--- Work instructions ---
All lines holding the word "exercise" should be located in the records and copied.

** Opening Source material block **

This design comes from an exercise in tuning for small area, a short achievable clock period and few clock cycles per item on the open sky130 flow, not from production work.
In this exercise RTL edits were held to simulation tests only and were not proved equivalent to the original.
Power figures rest on the tool's default switching activity, not on a simulated workload.

$ cat design/flow/design.v
`timescale 1ns/1ns
`default_nettype none
package xbar_pkg;
    typedef struct packed {
        logic [3-1:0]  first_pmt;
        logic [4-1:0] pmt_count;
        logic                     width_gear;
        logic [1:0]               depth_gear;
    } lmt_cfg_t;
    typedef enum logic {
        REQ_WRITE  = 1'b0,
        REQ_SEARCH = 1'b1
    } req_op_t;
    typedef struct packed {
        logic [32-1:0] data;
        logic [32-1:0] care;
    } wr_view_t;
    typedef struct packed {
        logic [32-1:0] key;
        logic [32-1:0] reserved;
    } srch_view_t;
    typedef union packed {
        wr_view_t   wr;
        srch_view_t srch;
    } req_payload_u;
    typedef struct packed {
        req_op_t                          op;
        logic [$clog2(2)-1:0]  lmt;
        logic [5-1:0]        addr;
        req_payload_u                     payload;
    } xbar_req_t;
    typedef struct packed {
        logic                      wr_en;
        logic                      srch_en;
        logic [3-1:0] addr;
        logic [16-1:0]  data;
        logic [16-1:0]  care;
    } lane_cmd_t;
    typedef struct packed {
        logic                             valid;
        logic [$clog2(2)-1:0]  lmt;
        logic [3-1:0]          first_pmt;
        logic                             width_gear;
        logic [1:0]                       depth_gear;
        logic [8-1:0]          member;
    } srch_tag_t;
    typedef struct packed {
        logic [$clog2(2)-1:0]  lmt;
        logic                             found;
        logic [5-1:0]        match_addr;
        logic [32-1:0]         matchlines;
    } xbar_resp_t;
endpackage
`default_nettype wire
`timescale 1ns/1ns
`default_nettype none
module tcam_block (
    input  logic        clk,
    input  logic [7:0]  we,
    input  logic [7:0]  wen,
    input  logic [15:0] wp,
    input  logic [15:0] wq,
    input  logic [15:0] kp,
    input  logic [15:0] kq,
    output logic [7:0]  hit
);
    for (genvar e = 0; e < 8; e++) begin : g_ent
        logic [15:0] n0_q, n1_q;
        always_ff @(posedge clk) begin
            n0_q <= ({16{we[e]}} & wp) | ({16{wen[e]}} & n0_q);
            n1_q <= ({16{we[e]}} & wq) | ({16{wen[e]}} & n1_q);
        end
        assign hit[e] = ~|(~((n0_q | kq) & (n1_q | kp)));
    end
endmodule
`default_nettype wire
`timescale 1ns/1ns
`default_nettype none
module match_result (
    input  logic [7:0][7:0] hit,
    input  logic [3:0][7:0] sel,      
    input  logic [3:0]      row_ok,   
    output logic [31:0]     ml
);
    always_comb begin
        for (int r = 0; r < 4; r++) begin
            for (int e = 0; e < 8; e++) begin
                logic m;
                m = row_ok[r];
                for (int s = 0; s < 8; s++) begin
                    m = m & (hit[s][e] | ~sel[r][s]);
                end
                ml[r*8+e] = m;
            end
        end
    end
endmodule
`default_nettype wire
`timescale 1ns/1ns
`default_nettype none
module segment_crossbar (
    input  logic        clk,
    input  logic        rst_n,
    input  logic [19:0] cfg,
    input  logic [70:0] req,
    input  logic        req_valid,
    output logic        req_ready,
    output logic [38:0] resp,
    output logic        resp_valid,
    input  logic        resp_ready
);
    logic [3:0] cnt0, cnt1, cnt_f, cnt_g;
    logic       w0, w1, w_f, w_g;
    logic [1:0] d0, d1;
    logic       big1;
    assign cnt0 = cfg[6:3];
    assign w0   = cfg[2];
    assign d0   = cfg[1:0];
    assign cnt1 = cfg[16:13];
    assign w1   = cfg[12];
    assign d1   = cfg[11:10];
    assign big1  = cnt1 > cnt0;
    assign cnt_f = big1 ? cnt1 : cnt0;
    assign cnt_g = big1 ? cnt0 : cnt1;
    assign w_f   = big1 ? w1 : w0;
    assign w_g   = big1 ? w0 : w1;
    logic [7:0]      s_used_d, s_used;
    logic [7:0]      s_tbl_d, s_tbl;
    logic [7:0][1:0] s_row_d, s_row;
    logic [7:0]      s_hi_d, s_hi;
    for (genvar j = 0; j < 8; j++) begin : g_pos
        localparam int S = (j % 2 == 0) ? j / 2 : 4 + j / 2;
        logic       in_f;
        logic [3:0] rel;
        logic       w;
        assign in_f        = 4'(j) < cnt_f;
        assign rel         = in_f ? 4'(j) : 4'(j) - cnt_f;
        assign w           = in_f ? w_f : w_g;
        assign s_used_d[S] = 5'(j) < ({1'b0, cnt_f} + {1'b0, cnt_g});
        assign s_tbl_d[S]  = in_f ? big1 : ~big1;
        assign s_row_d[S]  = w ? rel[2:1] : rel[1:0];
        assign s_hi_d[S]   = w & rel[0];
    end
    always_ff @(posedge clk) begin
        s_used <= s_used_d;
        s_tbl  <= s_tbl_d;
        s_row  <= s_row_d;
        s_hi   <= s_hi_d;
    end
    logic [1:0][3:0] row_ok;
    always_ff @(posedge clk) begin
        row_ok[0] <= {d0[1], d0[1], d0[1] | d0[0], 1'b1};
        row_ok[1] <= {d1[1], d1[1], d1[1] | d1[0], 1'b1};
    end
    logic        rdy_q;
    logic        live_q;
    logic        clr;
    always_ff @(posedge clk or negedge rst_n) begin
        if (!rst_n) live_q <= 1'b0;
        else        live_q <= 1'b1;
    end
    assign clr = ~live_q;
    logic        acc;
    logic        op;
    logic        lmt;
    logic [4:0]  addr;
    logic [31:0] data, care;
    logic [31:0] bus_p, bus_q;
    assign acc  = req_valid & rdy_q;
    assign op   = req[70];
    assign lmt  = req[69];
    assign addr = req[68:64];
    assign data = req[63:32];
    assign care = req[31:0];
    assign bus_p = data  | ({32{~op}} & ~care);
    assign bus_q = ~data | ({32{~op}} & ~care);
    logic [7:0][7:0] hit;
    for (genvar s = 0; s < 8; s++) begin : g_slot
        logic [15:0] kp, kq, wp, wq;
        logic        blk_we;
        if (s < 4) begin : g_lo
            assign kp = bus_p[15:0];
            assign kq = bus_q[15:0];
        end else begin : g_mx
            assign kp = s_hi[s] ? bus_p[31:16] : bus_p[15:0];
            assign kq = s_hi[s] ? bus_q[31:16] : bus_q[15:0];
        end
        assign wp = {kp[15:1], kp[0] & live_q};
        assign wq = {kq[15:1], kq[0] & live_q};
        assign blk_we = acc & ~op & s_used[s] & (s_tbl[s] == lmt) & (s_row[s] == addr[4:3]);
        logic [7:0] we, wen;
        for (genvar e = 0; e < 8; e++) begin : g_we
            assign we[e]  = clr | (blk_we & (addr[2:0] == 3'(e)));
            assign wen[e] = live_q & ~(blk_we & (addr[2:0] == 3'(e)));
        end
        tcam_block u_pmt (
            .clk (clk),
            .we  (we),
            .wen (wen),
            .wp  (wp),
            .wq  (wq),
            .kp  (kp),
            .kq  (kq),
            .hit (hit[s])
        );
    end
    logic [3:0][7:0] sel;
    always_comb begin
        for (int r = 0; r < 4; r++) begin
            for (int s = 0; s < 8; s++) begin
                sel[r][s] = s_used[s] & (s_tbl[s] == lmt) & (s_row[s] == 2'(r));
            end
        end
    end
    logic            s1_v;
    logic            s1_lmt;
    logic [7:0][7:0] s1_hit;
    logic [3:0][7:0] s1_sel;
    logic [3:0]      s1_rok;
    always_ff @(posedge clk or negedge rst_n) begin
        if (!rst_n) s1_v <= 1'b0;
        else if (rdy_q) s1_v <= acc & op;
    end
    always_ff @(posedge clk) begin
        if (rdy_q) begin
            s1_lmt <= lmt;
            s1_hit <= hit;
            s1_sel <= sel;
            s1_rok <= row_ok[lmt];
        end
    end
    logic [31:0] s1_ml;
    match_result u_result (
        .hit    (s1_hit),
        .sel    (s1_sel),
        .row_ok (s1_rok),
        .ml     (s1_ml)
    );
    logic        found;
    logic [4:0]  first_hit;
    logic [38:0] in_d;
    always_comb begin
        found     = |s1_ml;
        first_hit = '0;
        for (int e = 31; e >= 0; e--) begin
            if (s1_ml[e]) first_hit = 5'(e);
        end
    end
    assign in_d = {s1_lmt, found, first_hit, s1_ml};
    logic        out_v, sk_v;
    logic [38:0] out_d, sk_d;
    logic        load;
    logic        sk_v_n;
    assign load   = ~out_v | resp_ready;
    assign sk_v_n = sk_v ? ~resp_ready : (out_v & ~resp_ready & s1_v);
    always_ff @(posedge clk or negedge rst_n) begin
        if (!rst_n) begin
            out_v <= 1'b0;
            sk_v  <= 1'b0;
            rdy_q <= 1'b0;
        end else begin
            out_v <= load ? (sk_v | s1_v) : 1'b1;
            sk_v  <= sk_v_n;
            rdy_q <= ~sk_v_n;
        end
    end
    always_ff @(posedge clk) begin
        if (load) out_d <= sk_v ? sk_d : in_d;
        if (!sk_v) sk_d <= in_d;
    end
    assign req_ready  = rdy_q;
    assign resp       = out_d;
    assign resp_valid = out_v;
endmodule
`default_nettype wire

** Closing Source material block **

--- Expected output ---
This design comes from an exercise in tuning for small area, a short achievable clock period and few clock cycles per item on the open sky130 flow, not from production work.
In this exercise RTL edits were held to simulation tests only and were not proved equivalent to the original.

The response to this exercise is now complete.